Haiola is free and open source software that assists people in publishing the Holy Bible or portions thereof in many formats. It converts Scriptures in a source format to many output formats. The initial source format supported is Unicode USFM. USFX is also supported. We plan future support for importing USX files, as well. Currently, Haiola supports one style of HTML output, plus USFX as an output. In the future, it will support conversions to multiple styles of HTML, PDF, and formats used by various Bible study programs and electronic book reader devices and software.
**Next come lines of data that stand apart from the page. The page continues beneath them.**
`src/rtl/mem_port_arbiter_pkg.sv`:
```
// Shared types for the instruction/data memory port arbiter:
// FSM state encoding, grant identifiers and a counter-width helper.
package mem_port_arbiter_pkg;

    typedef enum logic [1:0] {
        ST_IDLE  = 2'b00,
        ST_ISSUE = 2'b01,
        ST_WAIT  = 2'b10,
        ST_DONE  = 2'b11
    } arb_state_e;

    typedef logic gnt_id_t;

    localparam gnt_id_t GNT_IF = 1'b0;
    localparam gnt_id_t GNT_DM = 1'b1;

    // Bits needed to hold values 0..max_val (never less than one bit).
    function automatic int unsigned cnt_width(input int unsigned max_val);
        return (max_val < 2) ? 1 : $clog2(max_val + 1);
    endfunction

endpackage

```
`src/rtl/mem_port_arbiter_pick.sv`:
```
// Combinational request picker for the memory port arbiter.
// Ports:
//   if_req, dm_req - pending fetch / data requests
//   starved        - starvation counter has reached its limit
//   valid_c        - at least one request pending
//   gnt_c          - port to grant (GNT_IF / GNT_DM)
module mem_arb_pick
    import mem_port_arbiter_pkg::*;
(
    input  logic    if_req,
    input  logic    dm_req,
    input  logic    starved,
    output logic    valid_c,
    output gnt_id_t gnt_c
);

    // Data wins a tie unless fetch has waited through too many data grants.
    always_comb begin
        valid_c = if_req | dm_req;
        gnt_c   = GNT_IF;
        if (dm_req && !(if_req && starved)) begin
            gnt_c = GNT_DM;
        end
    end

endmodule

```
`src/rtl/mem_port_arbiter.sv`:
```
// Shares one single-port synchronous memory between instruction fetch and
// data access. Serializes requests through IDLE/ISSUE/WAIT/DONE, drives the
// memory strobes, captures read data and returns a one-cycle acknowledge.
// Ports:
//   CLK, reset                  - clock, synchronous active-low reset
//   if_req/if_addr              - fetch request (read only)
//   if_ack/if_rdata             - fetch acknowledge and fetched word
//   dm_req/dm_we/dm_addr/dm_wdata - data request
//   dm_ack/dm_rdata             - data acknowledge and read word
//   mem_en/mem_we/mem_addr/mem_wdata/mem_rdata - memory side
//   busy                        - arbiter is not in IDLE
module mem_port_arbiter
    import mem_port_arbiter_pkg::*;
#(
    parameter int unsigned AW     = 32,
    parameter int unsigned DW     = 32,
    parameter int unsigned WAIT   = 1,
    parameter int unsigned STARVE = 4
) (
    input  logic          CLK,
    input  logic          reset,
    input  logic          if_req,
    input  logic [AW-1:0] if_addr,
    output logic          if_ack,
    output logic [DW-1:0] if_rdata,
    input  logic          dm_req,
    input  logic          dm_we,
    input  logic [AW-1:0] dm_addr,
    input  logic [DW-1:0] dm_wdata,
    output logic          dm_ack,
    output logic [DW-1:0] dm_rdata,
    output logic          mem_en,
    output logic          mem_we,
    output logic [AW-1:0] mem_addr,
    output logic [DW-1:0] mem_wdata,
    input  logic [DW-1:0] mem_rdata,
    output logic          busy
);

    localparam int unsigned SCW = cnt_width(STARVE);
    localparam int unsigned WCW = cnt_width(WAIT - 1);
    localparam logic [SCW-1:0] STARVE_MAX = SCW'(STARVE);
    localparam logic [WCW-1:0] WAIT_LOAD  = WCW'(WAIT - 1);

    arb_state_e    state_q, state_d;
    logic [WCW-1:0] wait_cnt_q, wait_cnt_d;
    logic [SCW-1:0] starve_cnt_q, starve_cnt_d;
    gnt_id_t       gnt_q, gnt_d;
    logic          we_q, we_d;
    logic [AW-1:0] addr_q, addr_d;
    logic [DW-1:0] wdata_q, wdata_d;
    logic [DW-1:0] if_rdata_q, if_rdata_d;
    logic [DW-1:0] dm_rdata_q, dm_rdata_d;
    logic          if_ack_q, if_ack_d;
    logic          dm_ack_q, dm_ack_d;
    logic          mem_en_q, mem_en_d;
    logic          mem_we_q, mem_we_d;
    logic          busy_q, busy_d;

    logic          pick_valid;
    gnt_id_t       pick_gnt;

    mem_arb_pick u_pick (
        .if_req  (if_req),
        .dm_req  (dm_req),
        .starved (starve_cnt_q == STARVE_MAX),
        .valid_c (pick_valid),
        .gnt_c   (pick_gnt)
    );

    // Next-state, latched request and output decode.
    always_comb begin
        state_d      = state_q;
        wait_cnt_d   = wait_cnt_q;
        starve_cnt_d = starve_cnt_q;
        gnt_d        = gnt_q;
        we_d         = we_q;
        addr_d       = addr_q;
        wdata_d      = wdata_q;
        if_rdata_d   = if_rdata_q;
        dm_rdata_d   = dm_rdata_q;

        case (state_q)
            ST_IDLE: begin
                if (pick_valid) begin
                    state_d = ST_ISSUE;
                    gnt_d   = pick_gnt;
                    if (pick_gnt == GNT_DM) begin
                        we_d    = dm_we;
                        addr_d  = dm_addr;
                        wdata_d = dm_wdata;
                        // Only data grants that bypass a waiting fetch count.
                        if (if_req) begin
                            starve_cnt_d = (starve_cnt_q == STARVE_MAX) ?
                                           STARVE_MAX : starve_cnt_q + SCW'(1);
                        end else begin
                            starve_cnt_d = '0;
                        end
                    end else begin
                        we_d         = 1'b0;
                        addr_d       = if_addr;
                        starve_cnt_d = '0;
                    end
                end
            end
            ST_ISSUE: begin
                state_d    = ST_WAIT;
                wait_cnt_d = WAIT_LOAD;
            end
            ST_WAIT: begin
                if (wait_cnt_q == '0) begin
                    state_d = ST_DONE;
                    // Memory data is valid in the last wait cycle only.
                    if (!we_q) begin
                        if (gnt_q == GNT_DM) begin
                            dm_rdata_d = mem_rdata;
                        end else begin
                            if_rdata_d = mem_rdata;
                        end
                    end
                end else begin
                    wait_cnt_d = wait_cnt_q - WCW'(1);
                end
            end
            ST_DONE: begin
                state_d = ST_IDLE;
            end
            default: begin
                state_d = ST_IDLE;
            end
        endcase

        // Outputs are registered versions of the upcoming state.
        mem_en_d = (state_d == ST_ISSUE);
        mem_we_d = (state_d == ST_ISSUE) && we_d;
        if_ack_d = (state_d == ST_DONE) && (gnt_d == GNT_IF);
        dm_ack_d = (state_d == ST_DONE) && (gnt_d == GNT_DM);
        busy_d   = (state_d != ST_IDLE);
    end

    // State and output registers.
    always_ff @(posedge CLK) begin
        if (!reset) begin
            state_q      <= ST_IDLE;
            wait_cnt_q   <= '0;
            starve_cnt_q <= '0;
            gnt_q        <= GNT_IF;
            we_q         <= 1'b0;
            addr_q       <= '0;
            wdata_q      <= '0;
            if_rdata_q   <= '0;
            dm_rdata_q   <= '0;
            if_ack_q     <= 1'b0;
            dm_ack_q     <= 1'b0;
            mem_en_q     <= 1'b0;
            mem_we_q     <= 1'b0;
            busy_q       <= 1'b0;
        end else begin
            state_q      <= state_d;
            wait_cnt_q   <= wait_cnt_d;
            starve_cnt_q <= starve_cnt_d;
            gnt_q        <= gnt_d;
            we_q         <= we_d;
            addr_q       <= addr_d;
            wdata_q      <= wdata_d;
            if_rdata_q   <= if_rdata_d;
            dm_rdata_q   <= dm_rdata_d;
            if_ack_q     <= if_ack_d;
            dm_ack_q     <= dm_ack_d;
            mem_en_q     <= mem_en_d;
            mem_we_q     <= mem_we_d;
            busy_q       <= busy_d;
        end
    end

    assign if_ack    = if_ack_q;
    assign if_rdata  = if_rdata_q;
    assign dm_ack    = dm_ack_q;
    assign dm_rdata  = dm_rdata_q;
    assign mem_en    = mem_en_q;
    assign mem_we    = mem_we_q;
    assign mem_addr  = addr_q;
    assign mem_wdata = wdata_q;
    assign busy      = busy_q;

endmodule

```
You are responsible to make sure that you abide by all applicable copyright laws and the rules of the applicable Bible translation agencies when publishing Scripture. More importantly, due care appropriate to handling God's Word is your responsibility.
This program is under construction.
It does useful things for the authors, and we have reason to believe
that it will do so for you, too, but please use it at your own risk, and only
with data that you back up frequently.
This is a sort
of a partial alpha release, but the parts that are done are useful
and in operational use. We believe that it is better to build
incrementally, and release frequently as new features are added or
other improvements are made. This allows for early feedback as to
what works, what doesn’t work so well, and what would be best to
work on, next. However, this also means that you need to use this
program with due caution. Back
up your important data frequently. I
never try to make mistakes, and I test this software on my system,
but I never tried it on your system with your data. This is not
consumer-level software. There aren’t many error traps. Strange
data will cause very strange results and/or strange messages, so please
watch for error
messages and check your outputs to make sure they look reasonable. In particular,
please note that bad markup that does not conform exactly to the USFM specification
WILL cause problems. Customizations of the style sheet (custom.sty) in Paratext
are NOT honored by Haiola, and will confuse Haiola.
Haiola is a free and open source collection of programs. It inherits major portions of Prophero and WordSend.
See the change log for the list of recent changes.
The following prerequisites must be met to run Haiola:
Haiola is a file format conversion
program. It works with a mandatory directory structure and some
auxiliary files. Rather than doing the traditional thing and
specifying input file locations one by one, using this directory
structure saves a lot of time for both the user and the programmer,
at least when processing large numbers of language projects. For each
Bible translation project, you enter some meta-data (information about
the project), then run the conversions on that project or on all
selected projects. Some of the details as to what to do with the
outputs are left up to you, either to process manually or to supply a
script or batch file to process them.
Method 1: Standard windows install
Method 2: Portable install (for installation on removable media)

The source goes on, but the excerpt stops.